**EXERCISE AIM:** Search term "cells": work out how many lines of the data below contain it, and answer with that number alone.

**DATA:**
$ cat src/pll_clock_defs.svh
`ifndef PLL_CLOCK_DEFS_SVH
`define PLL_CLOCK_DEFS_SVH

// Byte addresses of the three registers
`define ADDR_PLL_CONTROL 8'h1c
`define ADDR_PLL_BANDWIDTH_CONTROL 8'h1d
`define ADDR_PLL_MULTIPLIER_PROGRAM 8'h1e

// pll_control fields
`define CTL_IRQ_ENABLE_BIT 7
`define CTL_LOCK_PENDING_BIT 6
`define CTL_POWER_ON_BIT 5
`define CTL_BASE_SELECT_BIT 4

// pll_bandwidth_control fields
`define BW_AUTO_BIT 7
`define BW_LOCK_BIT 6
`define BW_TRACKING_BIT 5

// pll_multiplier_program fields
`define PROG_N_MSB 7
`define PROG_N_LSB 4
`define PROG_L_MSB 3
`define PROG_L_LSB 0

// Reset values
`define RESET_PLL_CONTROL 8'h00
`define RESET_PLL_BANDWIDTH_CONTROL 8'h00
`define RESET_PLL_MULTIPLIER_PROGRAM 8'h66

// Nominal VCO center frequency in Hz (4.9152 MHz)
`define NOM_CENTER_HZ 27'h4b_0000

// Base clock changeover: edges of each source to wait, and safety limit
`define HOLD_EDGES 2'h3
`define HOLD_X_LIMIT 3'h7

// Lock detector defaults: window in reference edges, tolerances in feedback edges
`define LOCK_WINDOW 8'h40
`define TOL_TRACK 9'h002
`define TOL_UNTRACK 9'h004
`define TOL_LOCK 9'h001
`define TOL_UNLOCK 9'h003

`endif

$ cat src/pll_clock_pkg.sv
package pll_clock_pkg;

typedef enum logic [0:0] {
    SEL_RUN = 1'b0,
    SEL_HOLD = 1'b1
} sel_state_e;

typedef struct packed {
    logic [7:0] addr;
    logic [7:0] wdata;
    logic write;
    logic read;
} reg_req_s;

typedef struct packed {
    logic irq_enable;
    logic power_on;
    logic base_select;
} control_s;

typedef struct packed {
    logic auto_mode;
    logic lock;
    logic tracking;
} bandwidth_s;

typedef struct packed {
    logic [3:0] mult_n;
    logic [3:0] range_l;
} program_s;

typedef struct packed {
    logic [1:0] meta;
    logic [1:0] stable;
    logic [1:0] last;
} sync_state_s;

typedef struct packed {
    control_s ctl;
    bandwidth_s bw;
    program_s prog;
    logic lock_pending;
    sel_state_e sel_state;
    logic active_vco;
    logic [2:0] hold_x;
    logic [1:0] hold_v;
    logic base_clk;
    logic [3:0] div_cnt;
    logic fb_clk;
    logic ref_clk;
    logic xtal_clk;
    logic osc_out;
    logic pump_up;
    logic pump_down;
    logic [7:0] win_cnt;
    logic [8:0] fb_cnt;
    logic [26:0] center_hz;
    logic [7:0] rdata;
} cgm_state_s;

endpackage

==

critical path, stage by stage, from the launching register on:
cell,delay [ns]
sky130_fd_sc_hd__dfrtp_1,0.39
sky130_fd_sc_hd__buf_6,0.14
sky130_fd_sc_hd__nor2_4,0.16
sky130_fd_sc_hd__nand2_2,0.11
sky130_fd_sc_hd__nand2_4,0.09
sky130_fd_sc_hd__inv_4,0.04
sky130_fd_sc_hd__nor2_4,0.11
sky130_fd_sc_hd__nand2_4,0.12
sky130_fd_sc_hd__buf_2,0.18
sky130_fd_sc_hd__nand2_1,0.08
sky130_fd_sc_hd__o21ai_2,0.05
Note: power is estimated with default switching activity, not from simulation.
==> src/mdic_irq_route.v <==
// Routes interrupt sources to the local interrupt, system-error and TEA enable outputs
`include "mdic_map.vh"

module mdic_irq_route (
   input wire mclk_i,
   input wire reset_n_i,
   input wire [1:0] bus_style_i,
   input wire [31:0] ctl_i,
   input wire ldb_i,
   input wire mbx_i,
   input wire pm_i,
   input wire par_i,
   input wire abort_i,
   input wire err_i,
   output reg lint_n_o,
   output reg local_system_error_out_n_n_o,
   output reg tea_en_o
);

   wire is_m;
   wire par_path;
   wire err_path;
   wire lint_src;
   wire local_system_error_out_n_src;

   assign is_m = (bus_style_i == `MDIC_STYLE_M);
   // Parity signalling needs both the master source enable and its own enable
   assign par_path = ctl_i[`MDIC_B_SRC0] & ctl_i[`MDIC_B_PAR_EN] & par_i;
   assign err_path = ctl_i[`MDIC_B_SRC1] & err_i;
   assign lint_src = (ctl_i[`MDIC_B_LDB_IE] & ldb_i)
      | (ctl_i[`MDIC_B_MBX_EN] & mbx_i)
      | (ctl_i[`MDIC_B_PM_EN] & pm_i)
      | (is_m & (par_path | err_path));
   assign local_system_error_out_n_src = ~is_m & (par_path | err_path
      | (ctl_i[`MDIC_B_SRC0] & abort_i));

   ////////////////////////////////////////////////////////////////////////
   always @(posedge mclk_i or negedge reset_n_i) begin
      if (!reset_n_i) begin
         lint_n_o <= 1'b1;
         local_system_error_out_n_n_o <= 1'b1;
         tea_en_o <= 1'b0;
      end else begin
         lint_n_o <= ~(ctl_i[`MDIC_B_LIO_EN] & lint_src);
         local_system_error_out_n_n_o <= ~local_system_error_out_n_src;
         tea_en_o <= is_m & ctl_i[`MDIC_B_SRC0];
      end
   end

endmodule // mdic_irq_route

---

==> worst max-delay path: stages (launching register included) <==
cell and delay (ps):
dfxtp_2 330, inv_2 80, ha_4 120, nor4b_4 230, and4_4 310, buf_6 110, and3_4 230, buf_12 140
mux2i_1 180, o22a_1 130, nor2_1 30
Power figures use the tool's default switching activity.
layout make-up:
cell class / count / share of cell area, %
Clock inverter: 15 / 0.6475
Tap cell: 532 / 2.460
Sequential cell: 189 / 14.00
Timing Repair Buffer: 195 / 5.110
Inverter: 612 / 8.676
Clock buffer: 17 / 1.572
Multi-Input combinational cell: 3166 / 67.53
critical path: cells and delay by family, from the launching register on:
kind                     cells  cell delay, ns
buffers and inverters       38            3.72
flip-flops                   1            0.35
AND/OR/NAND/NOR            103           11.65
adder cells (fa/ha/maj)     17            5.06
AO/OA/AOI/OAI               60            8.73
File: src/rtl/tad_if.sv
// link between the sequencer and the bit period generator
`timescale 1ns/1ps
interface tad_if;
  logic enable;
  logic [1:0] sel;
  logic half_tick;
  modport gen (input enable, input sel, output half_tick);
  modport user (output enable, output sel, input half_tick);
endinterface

**TASK RESULT:** 3